Task goal -
Each record should be retyped word for word.
---+---
## xenon
Design conv, start of the top module:
module conv(
           input Aclk,
           input rst,
           input [7:0] Xin,
           input [7:0] Kin,
           output reg [7:0] Rout,
           output reg result_done
       );
Size in the first run: about 2300 cells after synthesis, ~130 flip-flops, roughly 27 I/O pins, about 21000 um^2 of cells after synthesis.
Settings: LEC_CHECK=0, CAP_MARGIN=5, CELL_PAD_IN_SITES_DETAIL_PLACEMENT=1, CORE_ASPECT_RATIO=0.64, CORE_MARGIN=8, CORE_UTILIZATION=29, CTS_CLUSTER_DIAMETER=345, CTS_CLUSTER_SIZE=14, GPL_ROUTABILITY_DRIVEN=0, GPL_TIMING_DRIVEN=0, HOLD_SLACK_MARGIN=0.15, MIN_ROUTING_LAYER=met1, PLACE_DENSITY_LB_ADDON=0.07, SETUP_SLACK_MARGIN=-0.57, SLEW_MARGIN=20, TNS_END_PERCENT=90; clock period 8.99 ns.
run.sh (not shown) runs the stock make flow with config.mk's settings and CLKGATE_MAP_FILE=.
The final report for xenon shows a completed flow and a layout that fails verification, specifically negative setup slack.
---+---
Answer box -
## xenon
Design conv, start of the top module:
module conv(
           input Aclk,
           input rst,
           input [7:0] Xin,
           input [7:0] Kin,
           output reg [7:0] Rout,
           output reg result_done
       );
Size in the first run: about 2300 cells after synthesis, ~130 flip-flops, roughly 27 I/O pins, about 21000 um^2 of cells after synthesis.
Settings: LEC_CHECK=0, CAP_MARGIN=5, CELL_PAD_IN_SITES_DETAIL_PLACEMENT=1, CORE_ASPECT_RATIO=0.64, CORE_MARGIN=8, CORE_UTILIZATION=29, CTS_CLUSTER_DIAMETER=345, CTS_CLUSTER_SIZE=14, GPL_ROUTABILITY_DRIVEN=0, GPL_TIMING_DRIVEN=0, HOLD_SLACK_MARGIN=0.15, MIN_ROUTING_LAYER=met1, PLACE_DENSITY_LB_ADDON=0.07, SETUP_SLACK_MARGIN=-0.57, SLEW_MARGIN=20, TNS_END_PERCENT=90; clock period 8.99 ns.
run.sh (not shown) runs the stock make flow with config.mk's settings and CLKGATE_MAP_FILE=.
The final report for xenon shows a completed flow and a layout that fails verification, specifically negative setup slack.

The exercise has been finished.